$ cat config.mk
export PLATFORM = sky130hd
export DESIGN_NAME = vt4_add
export DESIGN_NICKNAME = d
export VERILOG_FILES = /design/src/hw/rtl/vt4_pkg.sv /design/src/hw/rtl/vt4_add.sv
export SDC_FILE = /design/constraint.sdc
export NUM_CORES = 1
export LEC_CHECK = 0
export BUFFER_PORTS_ARGS = -buffer_cell sky130_fd_sc_hd__buf_2
export CORE_AREA = 2 2 307 309
export DETAILED_ROUTE_END_ITERATION = 8
export DIE_AREA = 0 0 309 311
export SYNTH_ARGS = -nofsm -noshare
export SYNTH_HDL_FRONTEND = slang
export SYNTH_SLANG_ARGS = --single-unit
$ cat constraint.sdc
create_clock -name clock -period 17.1 [get_ports clock]
set_clock_uncertainty 0.15 [all_clocks]
set_input_delay 0.855 -clock clock [delete_from_list [all_inputs] [get_ports clock]]
set_output_delay 0.855 -clock clock [all_outputs]
set_load 0.01 [all_outputs]
$ cat src/hw/rtl/vt4_pkg.sv
package vt4_pkg;

   localparam int unsigned NumRows     = 4;
   localparam int unsigned NumCols     = 4;
   localparam int unsigned CoefWidth   = 16;
   localparam int unsigned CompWidth   = 16;
   localparam int unsigned ColWidth    = NumRows * CoefWidth;
   localparam int unsigned ProdWidth   = CoefWidth + CompWidth;
   localparam int unsigned PairWidth   = ProdWidth + 1;
   localparam int unsigned TotalWidth  = PairWidth + 1;
   localparam int unsigned FracShift   = 12;
   localparam int unsigned ResWidth    = 24;
   localparam int unsigned ReqWidth    = NumCols * CompWidth;
   localparam int unsigned RspWidth    = NumRows * ResWidth;
   localparam int unsigned CsrAddrWidth = 3;

   typedef logic [CsrAddrWidth-1:0] csr_addr_type;

   localparam csr_addr_type CSR_COLUMN_0    = 3'd0;
   localparam csr_addr_type CSR_COLUMN_1    = 3'd1;
   localparam csr_addr_type CSR_COLUMN_2    = 3'd2;
   localparam csr_addr_type CSR_COLUMN_3    = 3'd3;
   localparam csr_addr_type CSR_AFFINE_MODE = 3'd4;

   localparam logic [ColWidth-1:0] COLUMN_0_RESET = 64'h0000_0000_0000_1000;
   localparam logic [ColWidth-1:0] COLUMN_1_RESET = 64'h0000_0000_1000_0000;
   localparam logic [ColWidth-1:0] COLUMN_2_RESET = 64'h0000_1000_0000_0000;
   localparam logic [ColWidth-1:0] COLUMN_3_RESET = 64'h1000_0000_0000_0000;

   // translation scaled so that coef * operand lands in the product format
   localparam logic signed [CompWidth-1:0] TRANSLATE_OPERAND = 16'sd256;

   typedef struct packed {
      logic [NumCols-1:0][ColWidth-1:0] columns;
      logic                             affine;
   } cfg_type;

   typedef logic [NumCols-1:0][CompWidth-1:0]            vec_type;
   typedef logic [NumRows-1:0][NumCols-1:0][ProdWidth-1:0] prod_type;
   typedef logic [NumRows-1:0][1:0][PairWidth-1:0]       pair_type;
   typedef logic [NumRows-1:0][ResWidth-1:0]             res_type;

endpackage

$ cat src/hw/rtl/vt4_add.sv
module vt4_add
   import vt4_pkg::*;
(
   input  logic     clock,
   input  logic     reset,
   input  logic     in_valid,
   output logic     in_ready,
   input  prod_type in_prod,
   input  logic     in_last,
   output logic     out_valid,
   input  logic     out_ready,
   output pair_type out_pair,
   output logic     out_last
);

   logic     valid_ff;
   logic     valid_in;
   pair_type pair_ff;
   pair_type pair_in;
   logic     last_ff;

   assign in_ready = !valid_ff || out_ready;
   assign valid_in = in_ready ? in_valid : valid_ff;

   always_comb begin
      for (int r = 0; r < NumRows; r++) begin
         pair_in[r][0] = PairWidth'($signed(in_prod[r][0])) + PairWidth'($signed(in_prod[r][1]));
         pair_in[r][1] = PairWidth'($signed(in_prod[r][2])) + PairWidth'($signed(in_prod[r][3]));
      end
   end

   always_ff @(posedge clock) begin
      if (reset) begin
         valid_ff <= 1'b0;
      end else begin
         valid_ff <= valid_in;
      end
   end

   always_ff @(posedge clock) begin
      if (in_valid && in_ready) begin
         pair_ff <= pair_in;
         last_ff <= in_last;
      end
   end

   assign out_valid = valid_ff;
   assign out_pair  = pair_ff;
   assign out_last  = last_ff;

endmodule

* Word-level counts from Yosys, hierarchy flattened
Index checks and enable logic that the tools add are counted.
** Word-level totals
- Register bits :: 266
- Output and inout bits :: 267
- Logic and storage cells :: 21
** Operators by class
- Add/subtract/negate cells :: 8
- Reduce and logical (&&, ||, !) cells :: 3
** Operators with widths (number)
- $add 32x32->33 :: 8
- $logic_and 1x1->1 :: 1
- $logic_not 1->1 :: 1
- $logic_or 1x1->1 :: 1

* Depth between registers and ports, before layout
- Depth after elaboration :: 3
- Depth in mapped cells :: 10

* Least setup slack after synthesis
Ideal clock, no wire load.
- Path type :: input port to flip-flop
- From :: input out_ready
- To :: register last_ff, in the netlist out_last (enable)
- Arrival time :: 7.096 ns
- Path buffers :: 0
- Data required time :: 16.289 ns
- Stages :: 2
- Library setup time :: 0.661 ns
- Setup slack :: 9.193 ns
- Path through :: nand2b_1 -> and2_1
** Between the ends
- Word-level cells in the longest chain between the ends :: 2
** Ends and longest elaborated chain
- start, declared :: RTL line vt4_add.sv:11 : input logic out_ready,
- $logic_or 1x1->1 :: RTL line vt4_add.sv:22 : assign in_ready = !valid_ff || out_ready;
- $logic_and 1x1->1 :: RTL line vt4_add.sv:41 : if (in_valid && in_ready) begin
- end signal, assigned :: RTL line vt4_add.sv:43 : last_ff <= in_last;
- end, declared :: RTL line vt4_add.sv:20 : logic last_ff;
Every way passes these cells.
A chain may end at the register's enable or synchronous reset.

==> out/results.txt <==
status - finished, final reports clean
Async SR Flop Fraction - 0%
Endpoint, Worst Hold - out_valid$_SDFFE_PP0N_
Crit-path slowest cell - fa_1
die outline width - 309 um
clock buffer depth - 3
number of I/O port buffers - 783
Synth Area in Simple Gates - 13.1%
final wirelength - 83.6 mm
Seq. cell area - 0.00798 mm2
Min-Delay Path Depth - 2
core area - 0.0928 mm2
crit path DAT - 3850 ps
total CTS buffers - 39
Max VDD drop - 0.0631 mV
Tcrit/Tclk final - 21.0%
crit end category - flip-flop
CTS tree - done
Skew-Pair Late Insertion Delay - 560 ps
gr usage total - 16.6%
XOR/XNOR Fraction of Synth Area - 8.94%
vias in the first global route - 20000
largest net degree at the start of global routing - 69
final hold vios - 0
RSZ-0062 raised after global routing - no
Tot Pwr - 2.56 mW
# rows - 112
post-CTS setup buffers - 0
initial antenna violation count - 29
I/O Pins - 784
root buffer cell - clkbuf_16
Avg WL per Cell - 19.7 um
Synth Area in Adders - 15.7%
post-synthesis mux area share - 0.375%
Critical path buffers and inverters - 1
share of cells above drive strength 1 - 29.7%
H-tree depth - 2
MaxCap Viol Count - 0
Post-synth EDFFs - 265
Leak - 12.5 nW
pwr/cell area - 90.9 mW/mm2
Int Pwr - 1.72 mW
synthesized instance count - 2163
synthesis-to-layout area growth - 31.7%
RePlAce Congestion - 0.941
Detailed Route Iter0 Violations - 1482
cts hold-fix bufs - 0
nets@finish - 3735
drt first pass iters - 5
number of synthesized register bits - 266
Detailed Place HPWL - 70.1 mm
relative slew slack - 28.7%
Reg power frac - 34.0%
reg2reg end - out_pair[77]$_DFFE_PP_
multi-input logic area - 0.0131 mm2
vias per inst - 4.81
design area - 0.0281 mm2
Reg2Reg Launch Point - out_valid$_SDFFE_PP0N_
Die Span Y - 311 um
CTS resizes - 0
Slew Viols, Final - 0
CP Launch Type - input port
fmax - 279 MHz
CP max stage delay - 560 ps
CP required - 17360 ps
Hold Path Class - input port to flip-flop
Initial Util - 23.0%
Logic pwr share - 31.7%
Hold Startpoint - reset
final setup margin - 13510 ps
min Tclk post-route - 3590 ps
placed cell area - 0.0267 mm2
DRC - 0
Congestion Overflow GR - 0
DP Worst Slack - 12990 ps
CP max FO - 3
reg2reg path depth - 4
Setup violations, final - 0
Main synth FF type - edfxtp_1
FILL cells - 9856
sequential share of the synthesized area - 37.4%
Clock power frac - 34.2%
Yosys cell types - 93
Mapped Area - 0.0214 mm2
Synth Area in Compound Gates - 23.0%
Setup TNS Final - 0 ps
Largest delay share family, worst path - compound AO/OA/AOI/OAI gates
WS Path Type - input port to flip-flop
Mean Syn Cell Area - 9.87 um2
Worst-Margin Slew - 1060 ps
via count - 20500
largest family of logic cells by synthesized area - compound AO/OA/AOI/OAI gates
Final ANT Viol Nets - 0
first-pass GRT wire length - 122 mm
most frequent CP cell - o21ai_0
die footprint - 0.0961 mm2
Reg clk slew, reported paths - 60 ps
Psw - 840 uW
YS warnings - 0
switching share of total power - 32.8%
CP Cell Sequence - buf_2 -> ha_1 -> fa_1 -> a211oi_1 -> o211ai_1 -> nand4_1 -> a31oi_1 -> o21ai_0 -> o21ai_0 -> a2111o_1 -> o21ai_0
net count after synthesis - 2944
clk sinks - 266
reg2reg setup slack - 14080 ps
per-stage QoR:
step	util, %	instances	hold WS, ps
after floorplan	-	2163	443
after global placement	28.8	4167	357
after detailed placement	28.8	4167	369
after CTS	30.3	4236	248
after global routing	30.3	4247	280
final	30.3	4253	301
how the worst max path moves through the flow:
stage                     depth (start not counted)         start                       to
after floorplan                                   2     out_ready       out_last$_DFFE_PP_
after global placement                           11  in_prod[224]  out_pair[131]$_DFFE_PP_
after detailed placement                         11  in_prod[224]  out_pair[131]$_DFFE_PP_
after CTS                                        11  in_prod[224]  out_pair[131]$_DFFE_PP_
after global routing                             10  in_prod[194]  out_pair[130]$_DFFE_PP_
final                                            11  in_prod[224]  out_pair[131]$_DFFE_PP_
logic make-up after synthesis:
logic type               Yosys count
flip-flops                       266
AO/OA/AOI/OAI                    749
AND/OR/NAND/NOR                  578
adder cells (fa/ha/maj)          264
multiplexers                       8
XOR/XNOR                         218
buffers and inverters             80
power groups by stage:
| stage | logic, mW | registers (mW) | clock network, mW |
|---|---|---|---|
| final | 0.811 | 0.870 | 0.874 |
| after floorplan | 0.452 | 0.932 | 0 |
| after CTS | 0.809 | 0.872 | 0.906 |
| after detailed placement | 0.805 | 0.884 | 0 |
| after global placement | 0.804 | 0.883 | 0 |
| after global routing | 0.888 | 0.877 | 0.928 |
area by class of cell:
class                   instances  share of cell area [%]
clock inverters                25                    1.13
flip-flops and latches        266                    28.4
multi-input cells            1817                    46.5
repair buffers                787                    14.0
diodes                         17                   0.151
clock buffers                  44                    3.69
inverters                      43                   0.574
well taps                    1254                    5.58
worst register-to-register path: stages, from the launching register on:
cell and delay (ps):
dfxtp_1 300, nand2b_1 100, and2_4 400, buf_4 750
buf_4 880
state kept, by name, summed over array words and instances, names as in the netlist:
register,count
out_pair,264
out_last,1
out_valid,1
layer usage:
layer	wire length (um)	vias up	global-route usage [%]
met2	39200	784	27.3
li1	-	9896	-
met5	108	-	0
met1	35100	9641	20.7
met3	7040	121	4.67
met4	2260	16	5.69
layout by cell type (no fill, tap or decap), types with 8 or more instances in the layout:
| master | count |
|---|---|
| buf_2 | 783 |
| edfxtp_1 | 265 |
| ha_1 | 256 |
| a21oi_1 | 242 |
| nand2_1 | 158 |
| nor2_1 | 144 |
| xnor2_1 | 137 |
| a21o_1 | 125 |
| o21ai_0 | 111 |
| xor2_1 | 81 |
| nand3_1 | 51 |
| nor3_1 | 49 |
| inv_1 | 43 |
| clkbuf_16 | 41 |
| a31oi_1 | 38 |
| nor2b_1 | 35 |
| nand4_1 | 32 |
| o21a_1 | 28 |
| nand2b_1 | 27 |
| a211oi_1 | 24 |
| o21ai_1 | 24 |
| and3_1 | 20 |
| o21bai_1 | 20 |
| o211ai_1 | 18 |
| diode_2 | 17 |
| and2_1 | 13 |
| nor3b_1 | 9 |
| a221oi_1 | 8 |
| mux2i_1 | 8 |
| fa_1 | 8 |
cell usage after synthesis (32+ instances only):
cell type	count	share of area [%]
o21ai_0	111	2.6
inv_1	43	0.76
xnor2_1	137	5.6
a21o_1	125	4.4
a31oi_1	38	1.1
nor3_1	49	1.1
edfxtp_1	265	37
nand3_1	51	1.2
nor2b_1	35	1.0
nand4_1	32	0.94
nor2_1	144	2.5
xor2_1	81	3.3
nand2_1	158	2.8
clkbuf_1	32	0.56
ha_1	256	15
a21oi_1	242	5.7
Note: power is estimated with default switching activity, not from simulation.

══════

▸ **The problem**
Both the line containing "- Word-level cells" and the line containing "- $logic_or 1x1->1 :: RTL" belong in the answer. Print them and every line above that falls between them exactly, and no others.

▸ **Problem solution**
- Word-level cells in the longest chain between the ends :: 2
** Ends and longest elaborated chain
- start, declared :: RTL line vt4_add.sv:11 : input logic out_ready,
- $logic_or 1x1->1 :: RTL line vt4_add.sv:22 : assign in_ready = !valid_ff || out_ready;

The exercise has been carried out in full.